INSTRUCTIONS TO FOLLOW —
Please reproduce the entries below exactly, starting at the first line and ending with the line that holds "localparam int DEF_RATE_BITS".

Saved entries

### src/hw/rtl/wrpa_pkg.sv
// Package with the shared types, widths and codes of the windowed rate averager.
`timescale 1ns / 1ps

package wrpa_pkg;

    // Fixed field widths.
    localparam int RATE_W     = 32;
    localparam int CAP_W      = 32;
    localparam int WLEN_W     = 5;
    localparam int AVG_W      = 32;
    localparam int PM_W       = 16;
    localparam int CFG_IDX_W  = 2;
    localparam int CFG_DATA_W = 32;
    localparam int S_TDATA_W  = RATE_W;
    localparam int S_TUSER_W  = 1;
    localparam int M_TDATA_W  = 2 * AVG_W + 3 * PM_W;

    // Per-mille scale and the bits needed to hold it.
    localparam int PERMILLE_SCALE = 1000;
    localparam int SCALE_W        = 10;

    // Parameter defaults.
    localparam int DEF_MAX_WINDOW = 16;
    localparam int DEF_RATE_BITS  = 32;

    localparam logic [WLEN_W-1:0] WLEN_RESET = WLEN_W'(3);

    // Register indexes of the configuration port.
    localparam logic [CFG_IDX_W-1:0] REG_WINDOW_LENGTH = CFG_IDX_W'(0);
    localparam logic [CFG_IDX_W-1:0] REG_IN_CAPACITY   = CFG_IDX_W'(1);
    localparam logic [CFG_IDX_W-1:0] REG_OUT_CAPACITY  = CFG_IDX_W'(2);

    // Sample direction.
    localparam logic DIR_IN  = 1'b0;
    localparam logic DIR_OUT = 1'b1;

    typedef enum logic [3:0] {
        ST_IDLE,
        ST_DROP_CHK,
        ST_DROP_SUB,
        ST_STORE,
        ST_AVG_START,
        ST_AVG_WAIT,
        ST_PM_MUL,
        ST_PM_START,
        ST_PM_WAIT,
        ST_FINISH
    } state_t;

    typedef enum logic [1:0] {
        PM_IN,
        PM_OUT,
        PM_TOTAL
    } pm_sel_t;

    // Request to the shared divider.
    typedef struct packed {
        logic start;
        logic avg_mode;
    } div_req_t;

endpackage
**src/hdl/cmsd_pkg.sv**
```systemverilog
`timescale 1ns / 1ps
`default_nettype none

package cmsd_pkg;

    // sample limits
    localparam int MAX_SAMPLES = 1024;
    localparam int CNT_W       = $clog2(MAX_SAMPLES + 1);

    // field widths
    localparam int SAMPLE_W = 24;
    localparam int SUM_W    = 34;
    localparam int SQS_W    = 56;
    localparam int PROD_W   = 2 * SAMPLE_W;

    // iterative unit
    localparam int DIV_STEPS  = SQS_W;
    localparam int ROOT_STEPS = SQS_W / 2;
    localparam int STEP_W     = $clog2(DIV_STEPS);
    localparam int DEN_W      = CNT_W + 1;
    localparam int REM_W      = DEN_W;
    localparam int ALU_W      = SQS_W + 1;

    typedef struct packed {
        logic signed [SAMPLE_W-1:0] sample_value;
        logic                       last_of_column;
    } t_in_item;

    typedef struct packed {
        logic signed [SAMPLE_W-1:0] column_mean;
        logic [SAMPLE_W-1:0]        column_std_dev;
        logic                       count_overflow;
    } t_out_item;

endpackage

`default_nettype wire

```
**src/hdl/cmsd_in_if.sv**
```systemverilog
`timescale 1ns / 1ps
`default_nettype none

interface cmsd_in_if;
    logic               valid;
    logic               ready;
    cmsd_pkg::t_in_item data;

    modport source (output valid, output data, input ready);
    modport sink   (input valid, input data, output ready);
endinterface

`default_nettype wire

```
**src/hdl/cmsd_out_if.sv**
```systemverilog
`timescale 1ns / 1ps
`default_nettype none

interface cmsd_out_if;
    logic                valid;
    logic                ready;
    cmsd_pkg::t_out_item data;

    modport source (output valid, output data, input ready);
    modport sink   (input valid, input data, output ready);
endinterface

`default_nettype wire

```
**src/hdl/column_mean_and_std_dev.sv**
```systemverilog
`timescale 1ns / 1ps
`default_nettype none

// Column statistics: samples of one column arrive one transfer at a time as signed
// Q8.16 values, the final one marked by last_of_column. Each sample is accepted,
// squared on the shared multiplier and accumulated. Up to MAX_SAMPLES samples
// are accumulated; further ones only raise count_overflow. On the marked sample the
// block emits one result: the mean (rounded to nearest, ties away from zero) and the
// population standard deviation floor(sqrt(floor(sumsq/n) - mean^2)), clamped at
// zero and saturated to 24 bits; an empty column gives zeros. Otherwise, after the
// column end and before the result is offered: a setup state, then one shared
// compare/subtract unit runs a 56-step restoring divide for the mean and a 56-step
// divide for the mean square, the multiplier squares the mean, the variance is
// formed and the square root runs 28 steps. The result is held until taken; the
// next sample is accepted after.

module column_mean_and_std_dev (
    input  wire             i_clk,
    input  wire             i_rst_n,
    cmsd_in_if.sink         i_in,
    cmsd_out_if.source      o_out
);

    typedef enum logic [3:0] {
        S_IDLE, S_SQR, S_ACC, S_FIN, S_DIVM, S_DIVV, S_MSQ, S_VAR, S_ROOT, S_OUT
    } t_state;

    t_state r_state;

    // accumulators
    logic signed [cmsd_pkg::SUM_W-1:0] r_sum;
    logic [cmsd_pkg::SQS_W-1:0]        r_sqs;
    logic [cmsd_pkg::CNT_W-1:0]        r_count;
    logic                              r_ovf_seen;

    // sample in work
    logic [cmsd_pkg::SAMPLE_W-1:0]     r_x;
    logic [cmsd_pkg::SAMPLE_W-1:0]     r_mag;
    logic                              r_last;

    // shared unit state
    logic [cmsd_pkg::PROD_W-1:0]       r_prod;
    logic [cmsd_pkg::SQS_W-1:0]        r_quo;
    logic [cmsd_pkg::REM_W-1:0]        r_rem;
    logic [cmsd_pkg::DEN_W-1:0]        r_den;
    logic [cmsd_pkg::STEP_W-1:0]       r_step;
    logic [cmsd_pkg::SAMPLE_W-1:0]     r_mmag;
    logic                              r_neg;
    logic [cmsd_pkg::SQS_W-1:0]        r_rad;
    logic [cmsd_pkg::ALU_W-1:0]        r_root;
    logic [cmsd_pkg::SQS_W-1:0]        r_bit;

    // result register
    logic                              r_ovalid;
    cmsd_pkg::t_out_item               r_odata;

    // combinational helpers
    logic [cmsd_pkg::SAMPLE_W-1:0]     mul_op;
    logic [cmsd_pkg::PROD_W-1:0]       mul_res;
    logic [cmsd_pkg::ALU_W-1:0]        alu_a;
    logic [cmsd_pkg::ALU_W-1:0]        alu_b;
    logic [cmsd_pkg::ALU_W:0]          alu_diff;
    logic                              alu_borrow;
    logic                              q_bit;
    logic [cmsd_pkg::SQS_W-1:0]        quo_next;
    logic [cmsd_pkg::REM_W-1:0]        rem_next;
    logic [cmsd_pkg::ALU_W-1:0]        root_next;
    logic [cmsd_pkg::SQS_W:0]          sqs_sum;
    logic [cmsd_pkg::SUM_W-1:0]        smag;
    logic [cmsd_pkg::SUM_W:0]          mean_num;
    logic [cmsd_pkg::SAMPLE_W-1:0]     in_mag;
    logic [cmsd_pkg::SAMPLE_W-1:0]     mean_mag;
    logic [cmsd_pkg::SAMPLE_W-1:0]     sd_sat;

    assign i_in.ready  = (r_state == S_IDLE);
    assign o_out.valid = r_ovalid;
    assign o_out.data  = r_odata;

    // magnitude of the incoming sample
    assign in_mag = i_in.data.sample_value[cmsd_pkg::SAMPLE_W-1]
                    ? cmsd_pkg::SAMPLE_W'(-i_in.data.sample_value)
                    : cmsd_pkg::SAMPLE_W'(i_in.data.sample_value);

    // shared squarer
    assign mul_op  = (r_state == S_SQR) ? r_mag : r_mmag;
    assign mul_res = cmsd_pkg::PROD_W'(mul_op) * cmsd_pkg::PROD_W'(mul_op);

    // shared compare/subtract unit
    always_comb begin
        unique case (r_state)
            S_DIVM, S_DIVV: begin
                alu_a = cmsd_pkg::ALU_W'({r_rem, r_quo[cmsd_pkg::SQS_W-1]});
                alu_b = cmsd_pkg::ALU_W'(r_den);
            end
            S_VAR: begin
                alu_a = {1'b0, r_quo};
                alu_b = cmsd_pkg::ALU_W'(r_prod);
            end
            S_ROOT: begin
                alu_a = {1'b0, r_rad};
                alu_b = r_root + {1'b0, r_bit};
            end
            default: begin
                alu_a = '0;
                alu_b = '0;
            end
        endcase
        alu_diff   = {1'b0, alu_a} - {1'b0, alu_b};
        alu_borrow = alu_diff[cmsd_pkg::ALU_W];
    end

    // divider step
    assign q_bit    = ~alu_borrow;
    assign quo_next = {r_quo[cmsd_pkg::SQS_W-2:0], q_bit};
    assign rem_next = q_bit ? alu_diff[cmsd_pkg::REM_W-1:0]
                            : {r_rem[cmsd_pkg::REM_W-2:0], r_quo[cmsd_pkg::SQS_W-1]};
    assign mean_mag = quo_next[cmsd_pkg::SAMPLE_W-1:0];

    // root step and saturation
    assign root_next = alu_borrow ? (r_root >> 1)
                                  : ((r_root >> 1) + {1'b0, r_bit});
    assign sd_sat = (|root_next[cmsd_pkg::ALU_W-1:cmsd_pkg::SAMPLE_W])
                    ? '1 : root_next[cmsd_pkg::SAMPLE_W-1:0];

    // saturating square sum
    assign sqs_sum = {1'b0, r_sqs} + (cmsd_pkg::SQS_W + 1)'(r_prod);

    // rounded-mean numerator: 2*|sum| + n
    assign smag     = r_sum[cmsd_pkg::SUM_W-1] ? cmsd_pkg::SUM_W'(-r_sum)
                                               : cmsd_pkg::SUM_W'(r_sum);
    assign mean_num = {smag, 1'b0} + (cmsd_pkg::SUM_W + 1)'(r_count);

    // sequencer
    always_ff @(posedge i_clk) begin
        if (!i_rst_n) begin
            r_state    <= S_IDLE;
            r_sum      <= '0;
            r_sqs      <= '0;
            r_count    <= '0;
            r_ovf_seen <= 1'b0;
            r_ovalid   <= 1'b0;
        end else begin
            unique case (r_state)
                S_IDLE: begin
                    if (i_in.valid) begin
                        r_x    <= i_in.data.sample_value;
                        r_mag  <= in_mag;
                        r_last <= i_in.data.last_of_column;
                        if (32'(r_count) < cmsd_pkg::MAX_SAMPLES) begin
                            r_state <= S_SQR;
                        end else begin
                            r_ovf_seen <= 1'b1;
                            r_state    <= i_in.data.last_of_column ? S_FIN : S_IDLE;
                        end
                    end
                end
                S_SQR: begin
                    r_prod  <= mul_res;
                    r_state <= S_ACC;
                end
                S_ACC: begin
                    r_sum   <= r_sum + {{(cmsd_pkg::SUM_W - cmsd_pkg::SAMPLE_W)
                                         {r_x[cmsd_pkg::SAMPLE_W-1]}}, r_x};
                    r_sqs   <= sqs_sum[cmsd_pkg::SQS_W] ? '1
                                                        : sqs_sum[cmsd_pkg::SQS_W-1:0];
                    r_count <= r_count + 1'b1;
                    r_state <= r_last ? S_FIN : S_IDLE;
                end
                S_FIN: begin
                    // empty column gives zero outputs
                    if (r_count == '0) begin
                        r_odata.column_mean    <= '0;
                        r_odata.column_std_dev <= '0;
                        r_odata.count_overflow <= r_ovf_seen;
                        r_ovalid               <= 1'b1;
                        r_state                <= S_OUT;
                    end else begin
                        r_neg   <= r_sum[cmsd_pkg::SUM_W-1];
                        r_quo   <= cmsd_pkg::SQS_W'(mean_num);
                        r_rem   <= '0;
                        r_den   <= {r_count, 1'b0};
                        r_step  <= cmsd_pkg::STEP_W'(cmsd_pkg::DIV_STEPS - 1);
                        r_state <= S_DIVM;
                    end
                end
                S_DIVM: begin
                    if (r_step == '0) begin
                        // mean done, start sumsq / n
                        r_mmag  <= mean_mag;
                        r_quo   <= r_sqs;
                        r_rem   <= '0;
                        r_den   <= cmsd_pkg::DEN_W'(r_count);
                        r_step  <= cmsd_pkg::STEP_W'(cmsd_pkg::DIV_STEPS - 1);
                        r_state <= S_DIVV;
                    end else begin
                        r_quo  <= quo_next;
                        r_rem  <= rem_next;
                        r_step <= r_step - 1'b1;
                    end
                end
                S_DIVV: begin
                    r_quo <= quo_next;
                    r_rem <= rem_next;
                    if (r_step == '0) begin
                        r_state <= S_MSQ;
                    end else begin
                        r_step <= r_step - 1'b1;
                    end
                end
                S_MSQ: begin
                    r_prod  <= mul_res;
                    r_state <= S_VAR;
                end
                S_VAR: begin
                    // clamp negative variance to zero
                    r_rad   <= alu_borrow ? '0 : alu_diff[cmsd_pkg::SQS_W-1:0];
                    r_root  <= '0;
                    r_bit   <= cmsd_pkg::SQS_W'(1) << (cmsd_pkg::SQS_W - 2);
                    r_step  <= cmsd_pkg::STEP_W'(cmsd_pkg::ROOT_STEPS - 1);
                    r_state <= S_ROOT;
                end
                S_ROOT: begin
                    if (!alu_borrow) begin
                        r_rad <= alu_diff[cmsd_pkg::SQS_W-1:0];
                    end
                    r_root <= root_next;
                    r_bit  <= r_bit >> 2;
                    if (r_step == '0) begin
                        r_odata.column_mean    <= r_neg ? cmsd_pkg::SAMPLE_W'(-r_mmag)
                                                        : r_mmag;
                        r_odata.column_std_dev <= sd_sat;
                        r_odata.count_overflow <= r_ovf_seen;
                        r_ovalid               <= 1'b1;
                        r_state                <= S_OUT;
                    end else begin
                        r_step <= r_step - 1'b1;
                    end
                end
                S_OUT: begin
                    // result transfer clears the column
                    if (o_out.ready) begin
                        r_ovalid   <= 1'b0;
                        r_sum      <= '0;
                        r_sqs      <= '0;
                        r_count    <= '0;
                        r_ovf_seen <= 1'b0;
                        r_state    <= S_IDLE;
                    end
                end
                default: begin
                    r_state <= S_IDLE;
                end
            endcase
        end
    end

endmodule

`default_nettype wire
```
**src/flat_wrapper.sv**
```systemverilog
// flat-port wrapper written by rule: the top's interface ports become plain ports
module column_mean_and_std_dev_flat 
  (i_clk, i_rst_n, i_in_valid, i_in_data, i_in_ready, o_out_valid, o_out_data, o_out_ready);
  cmsd_in_if i_in_i ();
  cmsd_out_if o_out_i ();
  input  wire i_clk;
  input  wire i_rst_n;
  input wire logic [$bits(i_in_i.valid)-1:0] i_in_valid;
  input wire logic [$bits(i_in_i.data)-1:0] i_in_data;
  output wire logic [$bits(i_in_i.ready)-1:0] i_in_ready;
  output wire logic [$bits(o_out_i.valid)-1:0] o_out_valid;
  output wire logic [$bits(o_out_i.data)-1:0] o_out_data;
  input wire logic [$bits(o_out_i.ready)-1:0] o_out_ready;
  assign i_in_i.valid = i_in_valid;
  assign i_in_i.data = i_in_data;
  assign i_in_ready = i_in_i.ready;
  assign o_out_valid = o_out_i.valid;
  assign o_out_data = o_out_i.data;
  assign o_out_i.ready = o_out_ready;
  column_mean_and_std_dev u_core (.i_clk(i_clk), .i_rst_n(i_rst_n), .i_in(i_in_i), .o_out(o_out_i));
endmodule
```
**config.mk**
```make
export PLATFORM = sky130hd
export DESIGN_NAME = column_mean_and_std_dev_flat
export DESIGN_NICKNAME = d
export VERILOG_FILES = /design/src/hdl/cmsd_pkg.sv /design/src/hdl/cmsd_in_if.sv /design/src/hdl/cmsd_out_if.sv /design/src/hdl/column_mean_and_std_dev.sv /design/src/flat_wrapper.sv
export SDC_FILE = /design/constraint.sdc
export NUM_CORES = 2
export LEC_CHECK = 0
export ABC_AREA = 1
export BUFFER_PORTS_ARGS = -buffer_cell sky130_fd_sc_hd__buf_2
export CAP_MARGIN = 20
export CORE_MARGIN = 1.5
export CORE_UTILIZATION = 60
export CTS_BUF_LIST = sky130_fd_sc_hd__clkbuf_8 sky130_fd_sc_hd__clkbuf_16
export CTS_CLUSTER_DIAMETER = 150
export DETAILED_ROUTE_END_ITERATION = 6
export PLACE_DENSITY = 0.76
export SLEW_MARGIN = 40
export SYNTH_ARGS = -nofsm -noshare
export SYNTH_HDL_FRONTEND = slang
export SYNTH_SLANG_ARGS = --single-unit
```
**constraint.sdc**
```tcl
create_clock -name i_clk -period 17.8 [get_ports i_clk]
set_clock_uncertainty 0.05 [all_clocks]
set_input_delay 0.89 -clock i_clk [delete_from_list [all_inputs] [get_ports i_clk]]
set_output_delay 0.89 -clock i_clk [all_outputs]
set_load 0.05 [all_outputs]
```
==> results by group <==
Global route
  – Remaining Overflow, GRT: 0
  – Antenna violations before repair: 1
  – Global-route wire length before repair: 261800 um
  – Vias in the first global route: 47270
  – GRT Util Overall: 37.48%
  – Maximum number of pins on one net before global-route repair: 82

Layout
  – Layout Utilization: 64.49%
  – Layout Nets: 7936
  – Finished layout cell area: 56900 um^2
  – Fin cells: 8316
  – Share of cells above drive strength 1: 4.406%
  – Area occupied by registers: 14030 um^2
  – Multi-input gate area: 33450 um^2
  – Area growth syn-to-layout: 6.818%
  – Fill cells: 7773

Setup path
  – Largest fanout on the critical path: 50
  – Most used cell, CP: inv_1
  – Critical path's slowest cell: clkinv_1
  – CP startpoint kind: flip-flop
  – Crit path largest cell delay: 0.86 ns
  – Worst EP required: 18.15 ns
  – Worst path bufs/invs: 12
  – Crit path max-delay family: adder cells
  – Critical path class: reg -> reg
  – CP Capture Type: flip-flop
  – Critical path data arrival time: 9.76 ns

Status
  – Status: completed

Logic synthesis
  – Synthesized net count: 7912
  – Library cells used by synthesis: 61
  – Yosys top cell area share: 22.32%
  – Post-synth EDFFs: 396
  – Count leader, synth: nand2_1
  – Synthesized area per cell: 7.528 um^2
  – Proportion of synthesized area in mux cells: 0%
  – Top FF cell, synth: edfxtp_1
  – Sequential cell area fraction in the yosys report: 26.34%
  – Synth Area in Simple Gates: 20.72%
  – Ranking of synthesized cells by area: edfxtp_1, fa_1, nand2_1
  – Cells after Synth: 7077
  – Adder-Cell Fraction of Synth Area: 24.92%
  – Largest family of logic cells by synthesized area: adder cells
  – Synth cell count leaders: nand2_1, inv_1, nor2_1, a21oi_1, o21ai_0
  – Compound-Gate Fraction of Synth Area: 13.08%
  – Post-synth top area cell: edfxtp_1
  – Post-Synth XOR/XNOR Area: 3.911%
  – FF+latch count, synth: 503
  – Synth async-reset ratio: 0%
  – Synthesized area: 53270 um^2
  – Synth Warn #: 0

Route
  – Detail-routed via count per cell: 5.792
  – Routed Wire Length: 169900 um
  – Drt wl/cell: 20.43 um
  – Detailed Routing Iterations Pass 1: 7
  – DRC: 0
  – Vias: 48170
  – Final ANT Viol Nets: 0
  – Iter 0 DRT Violations: 4706

Flow run
  – Max Cap Viol: 0

Place
  – Dpl cells: 8206
  – Post-DP Area: 54900 um^2
  – Final HPWL DP: 135000 um
  – I/O Buffers: 79
  – Gpl congestion: 1.017

STA
  – Fmax: 106.3 MHz
  – Tmin final: 9.412 ns
  – Slew headroom: 39.07%
  – Hold Vio Cnt, Final: 0
  – Final Max Tran Viols: 0
  – RSZ-0062 raised after global routing: false
  – Final setup TNS: 0 ns
  – Period utilization: 52.87%
  – # setup viols final: 0
  – Worst-Margin Slew: 0.9140 ns

Floorplanning
  – Die X: 301.0 um
  – Starting Density: 60.37%
  – Die ar.: 90580 um^2
  – Core ar.: 88240 um^2
  – Die H: 301.0 um
  – # IOs: 80
  – Row count: 109

CTS
  – Worst skew pair latency: 0.71 ns
  – Total CTS buffers: 57
  – Clock root buffer master: clkbuf_16
  – Cts hold-fix bufs: 0
  – Clock buffer depth: 3
  – Clock sink count: 503
  – H-tree depth: 2
  – Worst-path clk slew: 0.07 ns
  – Resized cells post-CTS: 0
  – Setup Buffers After CTS: 0
  – CTS tree: done

Worst hold path
  – Hold Crit Class: in -> reg
## cell families (layout without fill, tap and decap cells)
family	after synthesis	count (layout)
buffers and inverters	1549	1622
and+or+nand+nor	2718	2718
adders and majority gates	806	806
xor gates and xnor gates	237	237
AOI/OAI and AO/OA	1264	1264
other	0	1
DFF	503	503
## worst paths after layout
kind | slack, ns | start | depth (start not counted) | to
setup / recovery | 8.39 | u_core.r_state[0] | 37 | u_core.r_prod[45]
hold / removal | 0.35 | i_in_data[0] | 1 | u_core.r_last
setup reg to reg | 8.39 | u_core.r_state[0] | 37 | u_core.r_prod[45]
hold reg to reg | 0.39 | u_core.r_ovf_seen | 0 | u_core.o_out.data[0]
## worst reg2reg max path: cells and delay by family, from the launching register on
kind	cells	cell delay, ns
DFF	1	0.41
and+or+nand+nor	12	1.60
AOI/OAI and AO/OA	4	1.29
buffers and inverters	12	1.76
xor gates and xnor gates	1	0.14
adders and majority gates	8	3.86
## layout by cell type (no fill, tap or decap), drive strengths merged, types with 16 or more instances in the layout
master	count
nand2	1503
inv	1388
nor2	755
a21oi	543
o21ai	463
fa	425
edfxtp	396
ha	381
nand3	262
xor2	136
buf	127
dfxtp	107
xnor2	101
nor3	77
clkbuf	65
a31oi	51
or2	42
nand4	39
a22oi	35
clkinv	33
a21o	32
o21bai	21
o21a	20
nor4	16
## sequential cells by signal, indices dropped and copies added (netlist names), 6 cells and up
name,cells
u_core.o_out.data,49
u_core.r_bit,28
u_core.r_count,11
u_core.r_den,12
u_core.r_mag,24
u_core.r_mmag,24
u_core.r_prod,47
u_core.r_quo,56
u_core.r_rad,56
u_core.r_rem,12
u_core.r_root,57
u_core.r_sqs,56
u_core.r_step,6
u_core.r_sum,34
u_core.r_x,23
## cell type report
| class | instances | share of cell area [%] |
|---|---|---|
| multi-input cells | 5025 | 58.79 |
| flip-flops and latches | 503 | 24.66 |
| inverters | 1387 | 9.156 |
| clock buffers | 65 | 2.700 |
| well taps | 1165 | 2.562 |
| repair buffers | 127 | 1.354 |
| clock inverters | 43 | 0.7718 |
| diodes | 1 | 0.004398 |
## routing by layer
layer / share of wire, % / track usage (%) / vias up
li1: - / - / 22720
met1: 40 / 48.58 / 22750
met2: 46 / 61.11 / 2251
met3: 8.7 / 6.190 / 438
met4: 5.4 / 18.15 / 0
met5: 0 / 0 / -
## stage by stage
stage	hold WS (ns)	worst slack, ns
6_report	0.3523	8.388
5_1_grt	0.3381	7.762
4_1_cts	0.3304	8.442
3_5_place_dp	0.3719	8.550
3_3_place_gp	0.3670	8.726
2_1_floorplan	0.3564	9.756
Power is not shown: default switching activity piles up to over one toggle a cycle in this logic, so the estimate is an artifact.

PROBLEM SOLUTION —
### src/hw/rtl/wrpa_pkg.sv
// Package with the shared types, widths and codes of the windowed rate averager.
`timescale 1ns / 1ps

package wrpa_pkg;

    // Fixed field widths.
    localparam int RATE_W     = 32;
    localparam int CAP_W      = 32;
    localparam int WLEN_W     = 5;
    localparam int AVG_W      = 32;
    localparam int PM_W       = 16;
    localparam int CFG_IDX_W  = 2;
    localparam int CFG_DATA_W = 32;
    localparam int S_TDATA_W  = RATE_W;
    localparam int S_TUSER_W  = 1;
    localparam int M_TDATA_W  = 2 * AVG_W + 3 * PM_W;

    // Per-mille scale and the bits needed to hold it.
    localparam int PERMILLE_SCALE = 1000;
    localparam int SCALE_W        = 10;

    // Parameter defaults.
    localparam int DEF_MAX_WINDOW = 16;
    localparam int DEF_RATE_BITS  = 32;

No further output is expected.